Attorney Weisglass was a close friend and confidante of the former prime minister, and advised him extensively regarding the Disengagement/expulsion of Jews from communities in Gush Katif and northern Shomron in 2005. Weisglass told Voice of Israel government radio that doctors told him that Sharon is in “a high place in terms of steps towards waking up.” Sharon is in a “not deep coma state,” Weisglass said.
Other reports have said that Sharon’s eyes are often open, and it is hard to know whether he understands what is being said to him. At least one of four close relatives and friends - Sharon’s two sons, Omri and Gilad, Gilad’s wife, and Dr.

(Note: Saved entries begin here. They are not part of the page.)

<file path="src/rtl/mtg_pkg.sv">
// Shared types, constants and functions for the MT19937 word generator.
// No dependencies; imported by the top level and the seeding sequencer.
package mtg_pkg;

  localparam int WORD_W = 32;
  localparam int IDX_W  = 10;

  localparam logic [IDX_W-1:0]  N_WORDS    = 10'd624;
  localparam logic [IDX_W-1:0]  M_WORDS    = 10'd397;
  localparam logic [IDX_W-1:0]  FILL_LAST  = N_WORDS - 10'd1;
  localparam logic [WORD_W-1:0] INIT_MULT  = 32'd1812433253;
  localparam logic [WORD_W-1:0] UPPER_MASK = 32'h8000_0000;
  localparam logic [WORD_W-1:0] LOWER_MASK = 32'h7fff_ffff;
  localparam logic [WORD_W-1:0] MATRIX_A   = 32'd2567483615;
  localparam logic [WORD_W-1:0] TEMPER_B   = 32'd2636928640;
  localparam logic [WORD_W-1:0] TEMPER_C   = 32'd4022730752;
  localparam logic [WORD_W-1:0] RESET_SEED = 32'd5489;

  // Seeding sequencer states
  typedef enum logic [1:0] {
    ST_FILL,
    ST_PRIME,
    ST_RUN
  } mtg_state_t;

  // Control from the seeding sequencer to the datapath
  typedef struct packed {
    logic              wr_en;
    logic [IDX_W-1:0]  wr_addr;
    logic [WORD_W-1:0] wr_data;
    logic              prime;
    logic              run;
  } mtg_fill_t;

  // Wrap an index sum back into 0..N-1 (sum stays below 2*N)
  function automatic logic [IDX_W-1:0] idx_wrap(input logic [IDX_W:0] s);
    logic [IDX_W:0] n_ext;
    n_ext = {1'b0, N_WORDS};
    return (s >= n_ext) ? IDX_W'(s - n_ext) : IDX_W'(s);
  endfunction

  // One in-place twist step
  function automatic logic [WORD_W-1:0] twist(input logic [WORD_W-1:0] cur,
                                              input logic [WORD_W-1:0] nxt,
                                              input logic [WORD_W-1:0] far);
    logic [WORD_W-1:0] y;
    logic [WORD_W-1:0] w;
    y = (cur & UPPER_MASK) | (nxt & LOWER_MASK);
    w = far ^ (y >> 1);
    if (y[0]) w = w ^ MATRIX_A;
    return w;
  endfunction

  // Output tempering
  function automatic logic [WORD_W-1:0] temper(input logic [WORD_W-1:0] v);
    logic [WORD_W-1:0] y;
    y = v ^ (v >> 11);
    y = y ^ ((y << 7) & TEMPER_B);
    y = y ^ ((y << 15) & TEMPER_C);
    y = y ^ (y >> 18);
    return y;
  endfunction

endpackage

</file>
<file path="src/rtl/mtg_seed_fill.sv">
// Seeding sequencer: fills the state table from the seed after reset and
// after every seed write, then primes the read ports. Uses mtg_pkg.
module mtg_seed_fill
  import mtg_pkg::*;
(
  input  logic              clk,
  input  logic              rst,
  input  logic              seed_we,
  input  logic [WORD_W-1:0] seed_wdata,
  output mtg_fill_t         ctrl
);

  mtg_state_t        state;
  mtg_state_t        state_next;
  logic [IDX_W-1:0]  fill_cnt;
  logic [IDX_W-1:0]  cnt_inc;
  logic [WORD_W-1:0] fill_val;
  logic [WORD_W-1:0] fill_val_next;
  logic [WORD_W-1:0] mixed;

  // Init recurrence: t[i] = MULT * (t[i-1] ^ (t[i-1] >> 30)) + i
  always_comb begin
    cnt_inc       = fill_cnt + 10'd1;
    mixed         = fill_val ^ (fill_val >> 30);
    fill_val_next = WORD_W'(INIT_MULT * mixed) + {{(WORD_W-IDX_W){1'b0}}, cnt_inc};
  end

  // Next state
  always_comb begin
    state_next = state;
    case (state)
      ST_FILL:  if (fill_cnt == FILL_LAST) state_next = ST_PRIME;
      ST_PRIME: state_next = ST_RUN;
      ST_RUN:   state_next = ST_RUN;
      default:  state_next = ST_FILL;
    endcase
  end

  // State, counter and running value; a seed write restarts the fill
  always_ff @(posedge clk) begin
    if (rst) begin
      state    <= ST_FILL;
      fill_cnt <= '0;
      fill_val <= RESET_SEED;
    end else if (seed_we) begin
      state    <= ST_FILL;
      fill_cnt <= '0;
      fill_val <= seed_wdata;
    end else begin
      state <= state_next;
      if (state == ST_FILL) begin
        fill_cnt <= cnt_inc;
        fill_val <= fill_val_next;
      end
    end
  end

  // Outputs
  always_comb begin
    ctrl.wr_en   = (state == ST_FILL);
    ctrl.wr_addr = fill_cnt;
    ctrl.wr_data = fill_val;
    ctrl.prime   = (state == ST_PRIME);
    ctrl.run     = (state == ST_RUN);
  end

endmodule
</file>
<file path="config.mk">
export PLATFORM = sky130hd
export DESIGN_NAME = mtg_seed_fill
export DESIGN_NICKNAME = d
export VERILOG_FILES = /design/src/rtl/mtg_pkg.sv /design/src/rtl/mtg_seed_fill.sv
export SDC_FILE = /design/constraint.sdc
export NUM_CORES = 1
export LEC_CHECK = 0
export BUFFER_PORTS_ARGS = -buffer_cell sky130_fd_sc_hd__buf_2
export CAP_MARGIN = 10
export CORE_MARGIN = 8
export CORE_UTILIZATION = 40
export CTS_CLUSTER_SIZE = 20
export DETAILED_ROUTE_END_ITERATION = 12
export PLACE_DENSITY = 0.61
export SLEW_MARGIN = 20
export SYNTH_ARGS = -nofsm -noshare
export SYNTH_HDL_FRONTEND = slang
export SYNTH_SLANG_ARGS = --single-unit
</file>
<file path="constraint.sdc">
create_clock -name clk -period 10.79 [get_ports clk]
set_input_delay 0.5395 -clock clk [delete_from_list [all_inputs] [get_ports clk]]
set_output_delay 0.5395 -clock clk [all_outputs]
set_load 0.02 [all_outputs]
</file>
# Word level (Yosys, flattened, before mapping)
# Index checks and enable logic that the tools add are counted.
# classes
eq_ne	4
n_reduce_logical	4
mux	4
n_mul	1
n_addsub	2
n_bitwise	1
# op_table
op	count
32-bit two-way mux	2
32-bit by 10-bit adder with 32-bit output	1
31-bit by 32-bit multiplier with 32-bit output (first input constant)	1
32-bit by 2-bit bitwise XOR with 32-bit output	1
10-bit by 1-bit adder with 10-bit output (second input constant)	1
10-bit == test (second input constant)	1
2-bit case mux with 2 select lines	1
2-bit OR reduction	2
2-bit by 1-bit == test with 1-bit output (second input constant)	1
2-bit == test (second input constant)	1
2-bit logical NOT	1
2-bit two-way mux	1
2-bit by 1-bit != test with 1-bit output (second input constant)	1
2-bit nonzero test	1
# totals
inputBits	35
out_inout_bits	45
register_bits	44
wordCells	19

# Logic depth before layout (Yosys ltp)
# Gate-level depths: netlist of the first run.
# logic_depth
depth_word	5
mapped_depth	27
mapped_depth_nobuf	26

# Least setup slack after synthesis of the first run
# OpenSTA, ideal clock, no wires.
# synth_timing
path_kind	flip-flop to flip-flop
startpoint	register fill_val[31]
endpoint	register fill_val[29]
synth_period_minus_slack_ps	6610
setup_ps	95
setup_slack_ps	4180
stages_incl_launch_ff	27
arrival_time_ps	6515
required_time_ps	10695
n_path_buf	0
path_cell_list	dfxtp_1 -> xor2_1 -> inv_1 -> xnor2_1 -> ha_1 -> or2_2 -> ha_1 -> inv_1 -> fa_1 -> inv_1 -> ha_1 -> fa_1 -> fa_1 -> fa_1 -> inv_1 -> fa_1 -> inv_1 -> ha_1 -> nand3_1 -> nor2_1 -> a311o_1 -> nor3_2 -> a21oi_2 -> o41ai_2 -> xnor2_1 -> nand2_1 -> a221oi_1
# synth_via
elab_chain_cells	5
# synth_lines
item	line_no	source
start: declaration	mtg_seed_fill.sv:17	logic [WORD_W-1:0] fill_val;
start signal: assignment	mtg_seed_fill.sv:48	fill_val <= seed_wdata;
start signal: assignment	mtg_seed_fill.sv:53	fill_val <= fill_val_next;
32-bit by 2-bit bitwise XOR with 32-bit output	mtg_seed_fill.sv:24	mixed = fill_val ^ (fill_val >> 30);
31-bit by 32-bit multiplier with 32-bit output	mtg_seed_fill.sv:25	fill_val_next = WORD_W'(INIT_MULT * mixed) + {{(WORD_W-IDX_W){1'b0}}, cnt_inc};
32-bit by 10-bit adder with 32-bit output	mtg_seed_fill.sv:25	
32-bit two-way mux	mtg_seed_fill.sv:51	if (state == ST_FILL) begin
32-bit two-way mux	mtg_seed_fill.sv:45	end else if (seed_we) begin
# Every way passes these cells. The select of a mux whose other input is x is not followed.
# A chain may end at the register's enable or synchronous reset.

# Worst setup path in the final report of the first run
# layout_timing
startpoint	register fill_val[30]
endpoint	register fill_val[29]
# Same word-level chain as after synthesis.

==> flow_summary.ini, run 1 <==
[logic_synthesis]
synth_cell_type_count = 64
synth_xor_area_frac = 0.05634
synth_top_family_by_area = adder cells
synthFlopType = dfxtp_1
yosys.area_share.simple = 0.07350
synth-edff-count = 0
avgSynthCellArea_um2 = 9.541
syn_area_um2 = 10570
synth-seq-cells = 44
syn_inst = 1108
async_reset_ff_frac = 0
synth_fa_ha_area_frac = 0.5750
synth.area.mux_share = 0.01539
yosysWarnings = 0
synth.net_count = 1537
synth-compound-area-share = 0.08699
synth-seq-area-share = 0.08332

[cells_and_area]
syn2layout_area_growth_pct = 9.066
antennaDiodeCount = 0
final_nets = 1608
fillers = 2552
drive_gt1_frac = 0.1076

[clock_tree]
cts_made_buffers = 5
htree_num_levels = 2
clk_pin_slew_ns = 0.07
holdBufCountCts = 0
cts_tree = yes
cts.sinks = 44
cts-root-buf = clkbuf_16
post_cts_resized = 0
cts_setup_buffers = 0
clk_path_buf_depth = 2
clk_latency_ns = 0.29

[critical_path]
cp-endpoint = fill_val[29]
crit_family = adder cells
critPathRequiredTime_ns = 10.99
crit_arrival_ns = 6.98
reg2reg_slack_ns = 4.01
r2r_start = fill_val[30]
crit_start = fill_val[30]
startpoint_type = register
path_max_fanout = 8
r2r_cells = 27
worst_r2r_endpoint = fill_val[29]
path_depth = 27
crit_path_max_incr_delay_ns = 0.52
critical_path_class = reg -> reg
path_common_cell = fa_1
critPathBufInv = 6
cp-end-kind = register
slowest_stage = fa_1

[sta]
setup_viol = 0
max_freq_ghz = 0.1474
setup_tns_ns = 0
max_slew_margin = 0.3819
rsz0062_at_grt = false
finalClockSkew_ns = 0.007254
hold_viol_final = 0
tightest_slew_ns = 0.9259
final.min_clock_period_ns = 6.782
fin_crit_sh = 0.6286
slew_viol_final = 0

[global_route]
grt_pass1_wl_um = 44920
grt_max_degree = 64
grt.total_usage = 0.1816
grt_pass1_vias = 8342
grt_overflow = 0
grt_antenna_before_repair = 0

[floorplan]
core_area_um2 = 25980
dieHeight_um = 178.6
initial_utilization = 0.4068
fp-row-count = 59
die_w_um = 178.6
ios = 80
dieArea_um2 = 31890

[min_path]
hold_start = seed_wdata[10]
hold_path_class = in -> reg

[routing]
vias_per_cell = 4.989
top_layer = met4
dr.pass1.iters = 7
dr_wl_met2_um = 13060
wirelength_um = 27600
drtAntennaViolNets = 0
first_iter_violations = 508
wl_met3_um = 1189
routedWlPerCell_um = 18.22
wl_met1_um = 12850
drc = 0
num_vias = 7559

[job]
maxCapViolCount = 0

[placed_design]
hpwl_um = 22510
portBuffers = 79
gp_congestion = 0.9008

[status]
status = completed
## cells by family after synthesis
family                     Yosys count
adders and majority gates          394
buffers and inverters              298
and+or+nand+nor                    160
AOI/OAI and AO/OA                  128
xor gates and xnor gates            68
DFF                                 44
muxes                               16
## synthesized netlist by cell type (4+ instances only)
cell type / n / share of area
inv_1: 268 / 0.095
o21a_1: 6 / 0.0043
a211oi_1: 6 / 0.0043
nand3_1: 15 / 0.0071
clkbuf_1: 13 / 0.0046
o21ai_1: 4 / 0.0019
and3_1: 6 / 0.0036
buf_1: 5 / 0.0018
ha_1: 241 / 0.29
mux2i_1: 14 / 0.013
nand2_1: 33 / 0.012
buf_2: 6 / 0.0028
or3_1: 5 / 0.0030
a21oi_2: 4 / 0.0033
a221oi_1: 6 / 0.0050
xor2_1: 25 / 0.021
xnor2_1: 43 / 0.036
nor2b_1: 12 / 0.0071
nor2_1: 54 / 0.019
fa_1: 153 / 0.29
dfxtp_1: 44 / 0.083
nor3_1: 13 / 0.0062
a31oi_1: 6 / 0.0036
nand4_1: 6 / 0.0036
a211o_1: 6 / 0.0050
o21ai_0: 11 / 0.0052
a21o_1: 13 / 0.0092
a21oi_1: 36 / 0.017
## how the worst min path moves through the flow
stage / slack, ns / end / depth (start not counted)
floorplan: 0.47 / state[1] / 2
global placement: 0.49 / state[1] / 2
detailed placement: 0.50 / state[1] / 2
CTS: 0.45 / fill_val[5] / 2
global route: 0.45 / fill_val[10] / 2
finish: 0.45 / fill_val[10] / 2
## flip-flops by register name, indices dropped and copies added, names as in the netlist
register  flops
fill_cnt     10
fill_val     32
state         2
## layout by cell type (no fill, tap or decap), types with 11 or more instances in the layout
cell,netlist,routed
ha_1,241,240
fa_1,153,153
xor2_1,25,25
dfxtp_1,44,44
o21ai_0,11,11
mux2i_1,14,14
a21o_1,13,13
a21oi_1,36,36
nand2_1,33,33
buf_2,6,78
inv_1,268,268
xnor2_1,43,43
nor2_1,54,54
nor2b_1,12,12
nor3_1,13,13
nand3_1,15,15
buf_4,2,16
## layer usage
layer  GRT usage  up-vias
met3     0.01270       28
met1      0.2493     3677
li1            -     3698
met5           0        -
met2      0.3111      156
met4     0.03272        0
## final cells by class
cell class / count / area (um^2) / share of cell area
Clock buffer: 6 / 138.9 / 0.01205
Inverter: 268 / 1006 / 0.08725
Tap cell: 335 / 419.2 / 0.03635
Multi-Input combinational cell: 766 / 8536 / 0.7403
Timing Repair Buffer: 94 / 510.5 / 0.04428
Sequential cell: 44 / 880.8 / 0.07640
Clock inverter: 2 / 38.79 / 0.003364
## per-stage QoR
step	std cells	utilization	area (um^2)	worst slack (ns)	hold WS, ns
3_5_place_dp	1507	0.4368	11350	4.012	0.4973
5_1_grt	1515	0.4437	11530	3.697	0.4538
4_1_cts	1515	0.4436	11530	3.975	0.4517
6_report	1515	0.4437	11530	4.008	0.4529
3_3_place_gp	1507	0.4368	11350	4.107	0.4930
2_1_floorplan	1108	-	10570	4.180	0.4718
Power of run 1 is left out: the tool's default activity adds up to more than one toggle a clock period on the data nets, which glitch-free logic cannot reach.
==> inputs of run 2 (changes only) <==
--- a/config.mk
+++ b/config.mk
@@ -5,13 +5,14 @@
 export SDC_FILE = /design/constraint.sdc
 export NUM_CORES = 1
 export LEC_CHECK = 0
+export ABC_AREA = 1
 export BUFFER_PORTS_ARGS = -buffer_cell sky130_fd_sc_hd__buf_2
 export CAP_MARGIN = 10
 export CORE_MARGIN = 8
 export CORE_UTILIZATION = 40
 export CTS_CLUSTER_SIZE = 20
 export DETAILED_ROUTE_END_ITERATION = 12
-export PLACE_DENSITY = 0.61
+export PLACE_DENSITY = 0.63
 export SLEW_MARGIN = 20
 export SYNTH_ARGS = -nofsm -noshare
 export SYNTH_HDL_FRONTEND = slang
==> constraint.sdc (replaced) <==
create_clock -name clk -period 5.9 [get_ports clk]
set_input_delay 0.295 -clock clk [delete_from_list [all_inputs] [get_ports clk]]
set_output_delay 0.295 -clock clk [all_outputs]
set_load 0.02 [all_outputs]
==> run 2 against run 1 <==
Non-clock buffer count rose by 80; synthesized area increased by 3.4%; critical endpoint is now fill_val[24]; die area rose by 3.1%; critical path type unchanged; sequential share of layout area shrank 0.72 points; critical path depth shrank 6; via count grew 22%; core utilization up 3.9 points.
==> flow_summary.ini, run 2 <==
[status]
status = completed

[logic_synthesis]
avgSynthCellArea_um2 = 8.315
yosysWarnings = 0
synth_top_area_cell = fa_1
async_reset_ff_frac = 0
synth-seq-cells = 44
synth_top_area_frac = 0.2801
synth-seq-area-share = 0.08056
synth_commonest_cells = inv_1 (350), ha_1 (241), nand2_1 (183)
syn_area_um2 = 10930
synth_cell_type_count = 39
synth-edff-count = 0
synth.net_count = 1744
syn_inst = 1315
synthFlopType = dfxtp_1
yosysMostFrequentCell = inv_1
ys_top_cells_by_area = fa_1 (28%), ha_1 (28%), inv_1 (12%)

[critical_path]
startpoint_type = register
r2r_cells = 21
reg2reg_slack_ns = 0.14
critPathRequiredTime_ns = 6.07
crit_arrival_ns = 5.93
r2r_start = fill_val[14]
crit_start = fill_val[14]
critical_path_class = reg -> reg
cp-endpoint = fill_val[24]
cp-end-kind = register
worst_r2r_endpoint = fill_val[24]
path_max_fanout = 4

[sta]
final.min_clock_period_ns = 5.759
finalClockSkew_ns = 0.01208
slew_viol_final = 0
max_slew_margin = 0.3938
hold_ws_ns = 0.2108
fin_crit_sh = 0.9761
max_freq_ghz = 0.1736
hold_viol_final = 0
tightest_slew_ns = 0.9092
setup_tns_ns = 0
setup_viol = 0

[routing]
drc = 0
dr_wl_met2_um = 16030
first_iter_violations = 475
routedWlPerCell_um = 18.47
wl_met1_um = 15150
vias_per_cell = 5.055
drtAntennaViolNets = 0
wl_met3_um = 1703
dr.pass1.iters = 5
wirelength_um = 33660
top_layer = met4
num_vias = 9210

[floorplan]
core_area_um2 = 26880
dieHeight_um = 181.3
initial_utilization = 0.4068
fp-row-count = 60
dieArea_um2 = 32880
die_w_um = 181.3
ios = 80

[cells_and_area]
syn2layout_area_growth_pct = 18.76
layout.area.seq_um2 = 898.4
fillers = 2604
final_nets = 1909
top_regs = fill_val (32), fill_cnt (10), state (2)
finish.instance_area_um2 = 12990
multiInputGateArea_um2 = 9027
antennaDiodeCount = 0
mostFrequentLayoutCell = inv_1
largest_register_ffs = 32
drive_gt1_frac = 0.1965
layout_common_cells = inv_1 (348), ha_1 (230), nand2_1 (177)
regMostFlops = fill_val

[min_path]
hold_depth = 3
hold_path_class = in -> reg

[global_route]
grt_max_degree = 36
grt_overflow = 0
grt_pass1_vias = 9987
grt.total_usage = 0.2095
grt_pass1_wl_um = 53530
grt_antenna_before_repair = 0

[clock_tree]
cts.sinks = 44
cts-root-buf = clkbuf_16
cts_made_buffers = 5
htree_num_levels = 2
clk_latency_ns = 0.32
clk_pin_slew_ns = 0.09
cts_tree = yes
clk_path_buf_depth = 2
holdBufCountCts = 0

[job]
maxCapViolCount = 0

[placed_design]
portBuffers = 79
dpl_cell_area_um2 = 12390
gp_congestion = 0.9368
hpwl_um = 28940
## run 2: cell count changes in the layout (fill, tap and decap cells not counted), moves of 12 or more
cell	previous run	this run
xnor2_1	43	13
buf_4	16	93
nor2_1	54	39
inv_1	268	348
a21oi_1	36	55
a22oi_1	0	17
nand3_1	15	45
mux2i_1	14	0
nor2b_1	12	0
nand2_1	33	177
nor2_2	0	12
dfxtp_1	44	32
xor2_1	25	10
## run 2: through the flow
stage	std cells	worst slack, ns	utilization
finish	1822	0.1408	0.4831
global route	1822	-0.02586	0.4831
CTS	1819	0.01995	0.4682
detailed placement	1811	-0.08519	0.4611
global placement	1811	-0.01672	0.4611
floorplan	1315	0.09048	-
## run 2: area by class of cell
type	count	area share
Clock buffer	5	0.009636
Tap cell	341	0.03286
Timing Repair Buffer	174	0.08663
Inverter	355	0.1026
Sequential cell	44	0.06918
Multi-Input combinational cell	900	0.6952
Clock inverter	3	0.003854
## run 2: cell families (layout without fill, tap and decap cells)
kind of cell,count (synthesis),in the layout,share of synthesized area
adders and majority gates,394,394,0.5559
DFF,44,44,0.08056
xor gates and xnor gates,24,24,0.01922
and+or+nand+nor,322,322,0.1255
buffers and inverters,371,537,0.1283
AOI/OAI and AO/OA,160,160,0.09051
## run 2: worst min path at each step
stage	startpoint	endpoint	slack, ns
floorplan	seed_wdata[6]	fill_val[6]	0.42
global placement	state[1]	state[1]	0.49
detailed placement	seed_wdata[0]	fill_val[0]	0.53
CTS	seed_wdata[0]	fill_val[0]	0.21
global route	seed_wdata[0]	fill_val[0]	0.23
finish	seed_wdata[0]	fill_val[0]	0.21
## run 2: timing repair
action / CTS / global route
endpoints found under the setup margin: 10 / 19
buffers inserted: 0 / 3
resized for setup: 4 / 94
pin swaps: 0 / 21
## run 2: critical path: stages, from the launching register on
cell and delay, ns:
dfxtp_2 0.38, ha_2 0.34, ha_1 0.33, fa_1 0.52, inv_1 0.05, fa_1 0.48, inv_1 0.06, fa_1 0.48
fa_1 0.51, fa_1 0.49, inv_1 0.05, fa_1 0.48, inv_1 0.07, ha_4 0.23, a21o_1 0.23, a31oi_4 0.20
buf_4 0.14, nor2_1 0.03, nor2_1 0.15, nand3_2 0.10, o21ai_1 0.21, a21oi_1 0.09
## run 2: routing by layer
metal | global-route usage | vias up
met5 | 0 | -
li1 | - | 4454
met4 | 0.04460 | 0
met1 | 0.2769 | 4468
met3 | 0.02828 | 41
met2 | 0.3594 | 247
Power of run 2 is left out for the same reason.
==> inputs of run 3 (changes only) <==
--- a/config.mk
+++ b/config.mk
@@ -12,8 +12,9 @@
 export CORE_UTILIZATION = 40
 export CTS_CLUSTER_SIZE = 20
 export DETAILED_ROUTE_END_ITERATION = 12
-export PLACE_DENSITY = 0.63
+export PLACE_DENSITY = 0.61
 export SLEW_MARGIN = 20
 export SYNTH_ARGS = -nofsm -noshare
 export SYNTH_HDL_FRONTEND = slang
 export SYNTH_SLANG_ARGS = --single-unit
+export TNS_END_PERCENT = 50
==> constraint.sdc (replaced) <==
create_clock -name clk -period 6.6 [get_ports clk]
set_input_delay 0.33 -clock clk [delete_from_list [all_inputs] [get_ports clk]]
set_output_delay 0.33 -clock clk [all_outputs]
set_load 0.01 [all_outputs]
==> run 3 against run 2 <==
Hold slack better by 0.043 ns; via count is 3.4% lower; cell count is 3.6% lower; largest cell class unchanged.
==> flow_summary.ini, run 3 (synthesis results as in run 2) <==
[status]
status = completed

[global_route]
grt_pass1_vias = 9588
grt_pass1_wl_um = 52210
grt_antenna_before_repair = 0
grt_overflow = 0
grt.total_usage = 0.2041
grt_max_degree = 36

[cells_and_area]
final_nets = 1844
mostFrequentLayoutCell = inv_1
syn2layout_area_growth_pct = 10.33
top_regs = fill_val (32), fill_cnt (10), state (2)
largest_register_ffs = 32
drive_gt1_frac = 0.1045
layout_common_cells = inv_1 (350), ha_1 (241), nand2_1 (183)
antennaDiodeCount = 0
regMostFlops = fill_val

[sta]
setup_tns_ns = 0
hold_viol_final = 0
slew_viol_final = 0
max_freq_ghz = 0.1600
max_slew_margin = 0.4999
final.min_clock_period_ns = 6.248
finalClockSkew_ns = 0.01566
rsz0062_at_grt = false
fin_crit_sh = 0.9467
setup_viol = 0
tightest_slew_ns = 0.7501

[placed_design]
hpwl_um = 28400
portBuffers = 79
gp_congestion = 0.9560

[routing]
num_vias = 8896
vias_per_cell = 5.063
dr.pass1.iters = 5
wirelength_um = 32380
drtAntennaViolNets = 0
first_iter_violations = 362
routedWlPerCell_um = 18.43
drc = 0

[floorplan]
die_w_um = 181.3
core_area_um2 = 26880
fp-row-count = 60
dieArea_um2 = 32880
initial_utilization = 0.4068
dieHeight_um = 181.3
ios = 80

[critical_path]
worst_r2r_endpoint = fill_val[24]
startpoint_type = register
critical_path_class = reg -> reg
critPathRequiredTime_ns = 6.83
path_max_fanout = 6
crit_chain = ha_1 > ha_1 > fa_1 > inv_1 > fa_1 > inv_1 > fa_1 > fa_1 > fa_1 > inv_1 > fa_1 > inv_1 > ha_1 > a21o_1 > a31oi_2 > nor2_1 > nor2_1 > nand3_1 > a21oi_1 > o21ai_1 > a21oi_1
r2r_cells = 21
reg2reg_slack_ns = 0.35
path_common_cell = fa_1
crit_path_max_incr_delay_ns = 0.54
slowest_stage = dfxtp_1
cp-end-kind = register
crit_arrival_ns = 6.48
r2r_start = fill_val[14]

[job]
maxCapViolCount = 0

[clock_tree]
clk_pin_slew_ns = 0.08
cts_setup_buffers = 0
cts_made_buffers = 5
clk_path_buf_depth = 2
cts.sinks = 44
cts_tree = yes
post_cts_resized = 0
cts-root-buf = clkbuf_16
holdBufCountCts = 0
htree_num_levels = 2
clk_latency_ns = 0.32

[min_path]
hold_depth = 3
min_to = fill_val[6]
hold_start = seed_wdata[6]
hold_path_class = in -> reg
run 3: per-layer routing:
metal	GRT usage	routed length, um
met5	0	0
met2	0.3370	14760
met1	0.2704	14810
met4	0.06002	991
met3	0.03410	1821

Shlomo Segev, his personal physician - visits him every day.
There is “no particular reason for optimism,” Segev said later on Thursday, adding that nothing has changed, and that there is “no indication” that Sharon will emerge from his semi-conscious state any time soon.
Sharon was elected Prime Minister in February 2001, and was re-elected in early 2003. He was unseated from this position only by the massive brain hemorrhage and subsequent coma that struck him in January 2006, shortly before the national elections that brought Sharon’s Kadima party, headed at the time by Ehud Olmert, to power.